[Data extracted from a collection]
_ _ _ _ _ _ _

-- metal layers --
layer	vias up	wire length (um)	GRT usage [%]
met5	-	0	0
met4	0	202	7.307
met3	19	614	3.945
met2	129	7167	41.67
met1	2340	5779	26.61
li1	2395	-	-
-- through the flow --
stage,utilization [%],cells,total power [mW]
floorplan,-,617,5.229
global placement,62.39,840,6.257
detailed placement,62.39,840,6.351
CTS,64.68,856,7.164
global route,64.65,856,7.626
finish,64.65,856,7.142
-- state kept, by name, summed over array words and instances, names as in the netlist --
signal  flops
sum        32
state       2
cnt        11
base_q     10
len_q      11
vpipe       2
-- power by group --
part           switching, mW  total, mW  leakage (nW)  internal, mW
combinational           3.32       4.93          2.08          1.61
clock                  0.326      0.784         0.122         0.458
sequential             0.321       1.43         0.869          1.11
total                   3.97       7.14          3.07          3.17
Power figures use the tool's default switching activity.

_ _ _ _ _ _ _

**Task details**. In the records above, find each line that mentions the string "placement", then copy it.

**Answer section**.
global placement,62.39,840,6.257
detailed placement,62.39,840,6.351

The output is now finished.